▶ **PROMPT**
Check each line of the data below for the word "automatic", then extract the ones that have it.

═══ INPUT DATA ═══

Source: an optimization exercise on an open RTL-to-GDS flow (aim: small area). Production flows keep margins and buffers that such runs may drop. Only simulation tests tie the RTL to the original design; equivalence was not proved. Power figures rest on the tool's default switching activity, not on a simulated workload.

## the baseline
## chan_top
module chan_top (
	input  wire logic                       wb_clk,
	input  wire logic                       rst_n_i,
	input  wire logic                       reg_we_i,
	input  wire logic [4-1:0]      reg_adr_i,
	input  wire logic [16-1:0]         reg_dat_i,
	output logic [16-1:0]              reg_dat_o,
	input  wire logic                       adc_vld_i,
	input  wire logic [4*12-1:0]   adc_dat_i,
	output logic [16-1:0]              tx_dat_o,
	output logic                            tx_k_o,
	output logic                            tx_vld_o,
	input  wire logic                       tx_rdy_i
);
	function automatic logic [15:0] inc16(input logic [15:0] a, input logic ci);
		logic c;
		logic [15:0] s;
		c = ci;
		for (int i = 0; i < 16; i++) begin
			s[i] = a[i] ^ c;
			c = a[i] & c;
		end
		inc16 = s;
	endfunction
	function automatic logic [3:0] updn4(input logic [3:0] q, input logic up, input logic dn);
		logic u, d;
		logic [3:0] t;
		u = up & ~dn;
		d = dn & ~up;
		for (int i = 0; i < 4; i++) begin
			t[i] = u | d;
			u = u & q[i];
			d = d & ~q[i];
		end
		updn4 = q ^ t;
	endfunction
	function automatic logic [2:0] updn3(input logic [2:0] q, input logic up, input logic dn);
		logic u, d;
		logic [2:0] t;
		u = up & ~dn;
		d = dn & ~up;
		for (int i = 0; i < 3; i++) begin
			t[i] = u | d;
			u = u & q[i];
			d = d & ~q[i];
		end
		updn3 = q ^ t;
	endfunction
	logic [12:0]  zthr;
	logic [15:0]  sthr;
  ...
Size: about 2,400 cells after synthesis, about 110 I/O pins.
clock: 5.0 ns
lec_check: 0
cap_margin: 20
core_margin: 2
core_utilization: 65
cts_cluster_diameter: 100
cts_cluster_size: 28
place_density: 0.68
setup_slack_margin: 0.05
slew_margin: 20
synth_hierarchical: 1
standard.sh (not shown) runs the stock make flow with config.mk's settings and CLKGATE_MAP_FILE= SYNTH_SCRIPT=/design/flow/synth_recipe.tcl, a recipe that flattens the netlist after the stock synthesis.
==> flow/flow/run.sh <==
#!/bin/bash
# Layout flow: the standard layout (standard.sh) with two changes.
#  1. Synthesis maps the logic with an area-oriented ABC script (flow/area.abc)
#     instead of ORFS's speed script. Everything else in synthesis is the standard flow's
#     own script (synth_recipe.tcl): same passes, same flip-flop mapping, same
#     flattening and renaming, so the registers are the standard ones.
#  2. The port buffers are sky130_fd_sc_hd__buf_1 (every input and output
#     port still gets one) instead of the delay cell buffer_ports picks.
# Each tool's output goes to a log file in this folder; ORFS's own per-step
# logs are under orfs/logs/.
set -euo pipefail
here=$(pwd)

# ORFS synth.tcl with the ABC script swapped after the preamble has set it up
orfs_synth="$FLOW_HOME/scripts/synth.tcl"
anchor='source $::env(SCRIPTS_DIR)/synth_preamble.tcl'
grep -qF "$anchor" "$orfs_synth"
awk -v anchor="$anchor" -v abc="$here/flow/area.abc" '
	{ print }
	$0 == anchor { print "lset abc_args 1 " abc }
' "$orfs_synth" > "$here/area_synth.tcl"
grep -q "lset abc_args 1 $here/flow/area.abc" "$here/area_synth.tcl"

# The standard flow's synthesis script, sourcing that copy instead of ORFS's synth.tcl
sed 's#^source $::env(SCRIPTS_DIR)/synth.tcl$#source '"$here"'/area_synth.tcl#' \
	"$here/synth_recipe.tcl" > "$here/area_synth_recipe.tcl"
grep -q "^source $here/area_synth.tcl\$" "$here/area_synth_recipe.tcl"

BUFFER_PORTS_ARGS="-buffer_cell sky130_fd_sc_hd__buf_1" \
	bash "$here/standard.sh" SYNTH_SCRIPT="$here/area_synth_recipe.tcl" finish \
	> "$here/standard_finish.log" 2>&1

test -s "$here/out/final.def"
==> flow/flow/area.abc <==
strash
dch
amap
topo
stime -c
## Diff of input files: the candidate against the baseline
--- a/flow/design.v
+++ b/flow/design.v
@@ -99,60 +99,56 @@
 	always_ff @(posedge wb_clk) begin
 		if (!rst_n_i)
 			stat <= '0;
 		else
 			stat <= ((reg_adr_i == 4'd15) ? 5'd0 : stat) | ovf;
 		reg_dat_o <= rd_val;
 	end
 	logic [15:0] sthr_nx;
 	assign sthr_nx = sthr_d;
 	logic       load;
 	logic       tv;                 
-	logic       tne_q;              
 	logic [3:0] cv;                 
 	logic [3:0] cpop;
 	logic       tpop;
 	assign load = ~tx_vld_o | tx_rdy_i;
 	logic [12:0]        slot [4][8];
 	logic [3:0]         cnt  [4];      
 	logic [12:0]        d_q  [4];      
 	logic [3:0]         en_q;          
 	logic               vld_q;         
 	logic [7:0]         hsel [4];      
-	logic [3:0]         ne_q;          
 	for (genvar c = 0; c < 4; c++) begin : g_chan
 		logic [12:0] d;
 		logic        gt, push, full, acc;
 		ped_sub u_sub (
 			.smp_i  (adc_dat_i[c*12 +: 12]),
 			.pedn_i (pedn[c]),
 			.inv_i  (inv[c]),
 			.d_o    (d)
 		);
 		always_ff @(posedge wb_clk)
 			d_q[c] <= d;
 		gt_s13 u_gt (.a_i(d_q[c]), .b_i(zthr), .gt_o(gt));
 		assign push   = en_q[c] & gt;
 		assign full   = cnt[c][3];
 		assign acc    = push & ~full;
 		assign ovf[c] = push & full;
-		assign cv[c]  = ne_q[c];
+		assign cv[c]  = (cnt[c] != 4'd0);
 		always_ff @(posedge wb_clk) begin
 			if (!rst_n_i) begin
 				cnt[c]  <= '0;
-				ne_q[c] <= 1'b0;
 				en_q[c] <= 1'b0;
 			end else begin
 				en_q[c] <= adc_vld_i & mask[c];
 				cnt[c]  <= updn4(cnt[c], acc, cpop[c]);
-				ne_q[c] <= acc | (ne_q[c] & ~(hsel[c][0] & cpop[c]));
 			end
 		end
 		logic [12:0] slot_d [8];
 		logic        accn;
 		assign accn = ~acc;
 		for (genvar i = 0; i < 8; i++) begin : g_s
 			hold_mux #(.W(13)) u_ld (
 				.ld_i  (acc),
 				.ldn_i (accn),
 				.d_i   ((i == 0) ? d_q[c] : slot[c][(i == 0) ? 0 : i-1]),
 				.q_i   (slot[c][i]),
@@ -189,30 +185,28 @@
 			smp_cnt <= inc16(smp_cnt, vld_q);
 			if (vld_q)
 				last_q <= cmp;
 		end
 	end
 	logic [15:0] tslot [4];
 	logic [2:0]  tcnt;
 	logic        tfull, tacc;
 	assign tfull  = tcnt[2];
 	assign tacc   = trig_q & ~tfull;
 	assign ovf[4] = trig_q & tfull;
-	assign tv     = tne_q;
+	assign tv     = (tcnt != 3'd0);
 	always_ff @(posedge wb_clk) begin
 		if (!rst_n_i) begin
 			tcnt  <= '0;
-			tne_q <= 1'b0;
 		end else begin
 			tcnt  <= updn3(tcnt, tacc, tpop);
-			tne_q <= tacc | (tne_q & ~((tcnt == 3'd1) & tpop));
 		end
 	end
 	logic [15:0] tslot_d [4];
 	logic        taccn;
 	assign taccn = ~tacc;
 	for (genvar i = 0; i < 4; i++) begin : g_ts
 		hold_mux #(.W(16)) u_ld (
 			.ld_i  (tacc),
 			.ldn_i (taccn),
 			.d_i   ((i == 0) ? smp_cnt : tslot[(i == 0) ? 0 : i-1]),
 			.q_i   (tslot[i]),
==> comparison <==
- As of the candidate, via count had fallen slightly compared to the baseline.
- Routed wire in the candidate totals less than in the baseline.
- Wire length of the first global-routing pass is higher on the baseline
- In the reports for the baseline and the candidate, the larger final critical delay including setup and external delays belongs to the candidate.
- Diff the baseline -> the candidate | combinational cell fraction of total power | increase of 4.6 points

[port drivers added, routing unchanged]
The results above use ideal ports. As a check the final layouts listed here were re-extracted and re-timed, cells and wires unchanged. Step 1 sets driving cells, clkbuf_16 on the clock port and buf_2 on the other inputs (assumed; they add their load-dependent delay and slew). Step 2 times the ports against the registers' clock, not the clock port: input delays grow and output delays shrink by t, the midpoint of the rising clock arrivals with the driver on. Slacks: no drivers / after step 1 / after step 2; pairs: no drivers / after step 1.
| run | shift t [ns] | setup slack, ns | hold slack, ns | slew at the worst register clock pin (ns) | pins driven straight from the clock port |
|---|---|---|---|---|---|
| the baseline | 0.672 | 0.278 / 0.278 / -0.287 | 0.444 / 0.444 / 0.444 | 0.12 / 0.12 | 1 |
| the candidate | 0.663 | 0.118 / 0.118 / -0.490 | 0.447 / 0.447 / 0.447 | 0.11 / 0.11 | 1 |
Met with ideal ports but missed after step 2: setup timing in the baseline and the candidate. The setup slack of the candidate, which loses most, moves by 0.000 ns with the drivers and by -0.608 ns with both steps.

═══

▶ **OUTPUT**
	function automatic logic [15:0] inc16(input logic [15:0] a, input logic ci);
	function automatic logic [3:0] updn4(input logic [3:0] q, input logic up, input logic dn);
	function automatic logic [2:0] updn3(input logic [2:0] q, input logic up, input logic dn);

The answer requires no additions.